AIM OF THE EXERCISE: Among the lines of the records below, copy those that hold the word "getInst".

GIVEN RECORDS:
☆ ☆ ☆

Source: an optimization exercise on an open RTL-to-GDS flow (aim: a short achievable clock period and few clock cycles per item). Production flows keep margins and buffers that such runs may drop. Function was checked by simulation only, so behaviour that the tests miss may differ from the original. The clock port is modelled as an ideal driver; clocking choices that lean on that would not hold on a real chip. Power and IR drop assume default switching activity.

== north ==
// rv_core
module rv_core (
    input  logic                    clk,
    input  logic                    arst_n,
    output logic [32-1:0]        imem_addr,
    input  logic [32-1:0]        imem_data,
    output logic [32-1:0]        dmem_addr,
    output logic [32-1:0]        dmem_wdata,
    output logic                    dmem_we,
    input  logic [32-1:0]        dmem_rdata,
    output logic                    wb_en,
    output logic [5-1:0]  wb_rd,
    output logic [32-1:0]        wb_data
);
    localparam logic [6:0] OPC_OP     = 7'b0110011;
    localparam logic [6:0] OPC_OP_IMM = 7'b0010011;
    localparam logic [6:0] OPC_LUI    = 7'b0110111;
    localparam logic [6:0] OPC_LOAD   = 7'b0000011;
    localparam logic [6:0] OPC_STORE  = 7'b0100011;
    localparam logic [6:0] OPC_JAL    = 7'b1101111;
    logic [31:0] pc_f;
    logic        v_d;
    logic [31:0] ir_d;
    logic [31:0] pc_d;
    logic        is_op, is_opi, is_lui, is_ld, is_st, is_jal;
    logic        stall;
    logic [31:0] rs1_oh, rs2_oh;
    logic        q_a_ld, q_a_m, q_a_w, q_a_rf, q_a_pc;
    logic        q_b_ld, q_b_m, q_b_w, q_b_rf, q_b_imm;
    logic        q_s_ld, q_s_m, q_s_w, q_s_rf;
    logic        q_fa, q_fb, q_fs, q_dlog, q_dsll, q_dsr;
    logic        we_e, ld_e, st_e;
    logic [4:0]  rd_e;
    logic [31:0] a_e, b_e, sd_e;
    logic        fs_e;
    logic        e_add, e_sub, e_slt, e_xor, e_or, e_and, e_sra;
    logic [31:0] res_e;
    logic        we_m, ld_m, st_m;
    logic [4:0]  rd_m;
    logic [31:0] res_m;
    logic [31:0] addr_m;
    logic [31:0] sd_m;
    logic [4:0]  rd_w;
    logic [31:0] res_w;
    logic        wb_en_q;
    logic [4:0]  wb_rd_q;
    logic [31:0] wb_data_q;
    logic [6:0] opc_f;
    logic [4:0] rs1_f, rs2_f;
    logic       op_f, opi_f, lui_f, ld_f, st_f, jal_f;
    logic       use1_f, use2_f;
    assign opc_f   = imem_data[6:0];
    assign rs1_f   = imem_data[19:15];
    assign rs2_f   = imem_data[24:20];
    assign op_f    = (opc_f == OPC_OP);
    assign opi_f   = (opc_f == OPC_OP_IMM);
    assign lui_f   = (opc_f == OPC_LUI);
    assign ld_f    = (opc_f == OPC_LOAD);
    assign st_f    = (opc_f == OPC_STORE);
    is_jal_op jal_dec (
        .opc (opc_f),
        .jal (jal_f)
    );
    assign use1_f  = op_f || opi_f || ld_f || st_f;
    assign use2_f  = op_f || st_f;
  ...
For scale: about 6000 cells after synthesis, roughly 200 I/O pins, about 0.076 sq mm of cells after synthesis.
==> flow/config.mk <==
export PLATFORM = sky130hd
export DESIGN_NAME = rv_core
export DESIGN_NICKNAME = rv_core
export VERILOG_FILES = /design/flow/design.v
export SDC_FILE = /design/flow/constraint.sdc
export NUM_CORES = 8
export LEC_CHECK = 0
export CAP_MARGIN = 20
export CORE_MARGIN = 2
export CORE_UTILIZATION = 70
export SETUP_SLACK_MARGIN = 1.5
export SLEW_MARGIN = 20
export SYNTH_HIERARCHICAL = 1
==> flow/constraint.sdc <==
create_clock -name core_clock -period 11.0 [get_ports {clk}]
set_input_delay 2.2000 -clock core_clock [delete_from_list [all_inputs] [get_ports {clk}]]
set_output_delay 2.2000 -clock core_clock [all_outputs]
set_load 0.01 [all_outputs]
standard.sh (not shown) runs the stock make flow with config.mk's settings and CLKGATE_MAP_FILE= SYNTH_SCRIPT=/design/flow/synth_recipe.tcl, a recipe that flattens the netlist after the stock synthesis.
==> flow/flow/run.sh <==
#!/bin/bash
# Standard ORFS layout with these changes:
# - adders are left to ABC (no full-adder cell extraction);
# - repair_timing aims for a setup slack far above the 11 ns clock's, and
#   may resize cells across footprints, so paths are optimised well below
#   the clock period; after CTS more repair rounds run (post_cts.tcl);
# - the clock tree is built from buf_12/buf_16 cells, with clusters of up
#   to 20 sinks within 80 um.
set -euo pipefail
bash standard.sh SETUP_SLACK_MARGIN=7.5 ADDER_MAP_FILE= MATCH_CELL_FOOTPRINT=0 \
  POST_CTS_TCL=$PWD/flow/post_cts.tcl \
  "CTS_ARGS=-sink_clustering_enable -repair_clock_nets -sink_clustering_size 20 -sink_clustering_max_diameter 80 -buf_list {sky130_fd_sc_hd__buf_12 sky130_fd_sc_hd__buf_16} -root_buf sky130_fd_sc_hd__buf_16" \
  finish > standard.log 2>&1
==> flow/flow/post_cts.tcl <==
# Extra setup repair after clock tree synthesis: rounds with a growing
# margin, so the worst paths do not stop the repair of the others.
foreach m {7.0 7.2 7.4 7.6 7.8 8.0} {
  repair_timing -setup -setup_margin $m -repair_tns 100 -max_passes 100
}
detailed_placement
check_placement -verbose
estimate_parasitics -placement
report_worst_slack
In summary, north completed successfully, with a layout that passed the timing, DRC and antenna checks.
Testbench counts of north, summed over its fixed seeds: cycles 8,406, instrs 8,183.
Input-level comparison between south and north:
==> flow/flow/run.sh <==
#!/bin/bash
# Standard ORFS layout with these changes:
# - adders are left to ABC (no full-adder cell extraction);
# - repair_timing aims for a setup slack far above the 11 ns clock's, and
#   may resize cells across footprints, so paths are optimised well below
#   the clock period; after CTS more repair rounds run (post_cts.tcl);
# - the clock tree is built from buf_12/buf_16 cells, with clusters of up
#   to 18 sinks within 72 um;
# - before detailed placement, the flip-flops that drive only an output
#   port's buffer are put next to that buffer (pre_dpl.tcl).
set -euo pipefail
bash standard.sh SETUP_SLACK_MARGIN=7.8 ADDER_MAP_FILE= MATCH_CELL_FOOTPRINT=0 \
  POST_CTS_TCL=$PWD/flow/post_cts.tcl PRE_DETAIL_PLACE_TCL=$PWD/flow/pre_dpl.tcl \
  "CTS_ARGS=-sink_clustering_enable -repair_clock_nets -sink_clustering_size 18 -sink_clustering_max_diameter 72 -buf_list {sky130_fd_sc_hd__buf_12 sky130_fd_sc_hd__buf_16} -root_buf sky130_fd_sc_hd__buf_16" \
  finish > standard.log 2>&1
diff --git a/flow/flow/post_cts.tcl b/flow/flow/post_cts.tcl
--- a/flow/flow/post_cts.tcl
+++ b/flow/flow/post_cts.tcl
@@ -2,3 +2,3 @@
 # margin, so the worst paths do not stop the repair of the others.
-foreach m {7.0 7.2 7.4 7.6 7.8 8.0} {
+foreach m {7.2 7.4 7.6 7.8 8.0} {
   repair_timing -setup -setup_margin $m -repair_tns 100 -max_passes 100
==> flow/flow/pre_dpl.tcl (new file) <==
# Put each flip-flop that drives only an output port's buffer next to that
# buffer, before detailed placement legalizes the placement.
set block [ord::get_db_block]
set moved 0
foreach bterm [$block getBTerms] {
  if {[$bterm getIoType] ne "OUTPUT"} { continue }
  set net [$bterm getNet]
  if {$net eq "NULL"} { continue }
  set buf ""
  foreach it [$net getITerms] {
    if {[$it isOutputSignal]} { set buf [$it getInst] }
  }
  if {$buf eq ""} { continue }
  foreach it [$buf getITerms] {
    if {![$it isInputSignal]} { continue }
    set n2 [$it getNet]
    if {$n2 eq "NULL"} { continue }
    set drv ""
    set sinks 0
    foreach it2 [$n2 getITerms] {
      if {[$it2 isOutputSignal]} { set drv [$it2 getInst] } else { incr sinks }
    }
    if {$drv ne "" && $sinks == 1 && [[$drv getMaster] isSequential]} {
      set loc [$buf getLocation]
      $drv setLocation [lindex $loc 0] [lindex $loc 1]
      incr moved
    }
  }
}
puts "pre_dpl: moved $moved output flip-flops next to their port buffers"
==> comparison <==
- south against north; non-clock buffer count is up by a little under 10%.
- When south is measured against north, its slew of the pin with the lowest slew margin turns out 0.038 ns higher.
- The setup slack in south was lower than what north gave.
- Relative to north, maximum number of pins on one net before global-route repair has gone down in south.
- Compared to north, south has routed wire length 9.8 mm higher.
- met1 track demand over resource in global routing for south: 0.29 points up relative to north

☆ ☆ ☆

RESPONSE BELOW:
    if {[$it isOutputSignal]} { set buf [$it getInst] }
      if {[$it2 isOutputSignal]} { set drv [$it2 getInst] } else { incr sinks }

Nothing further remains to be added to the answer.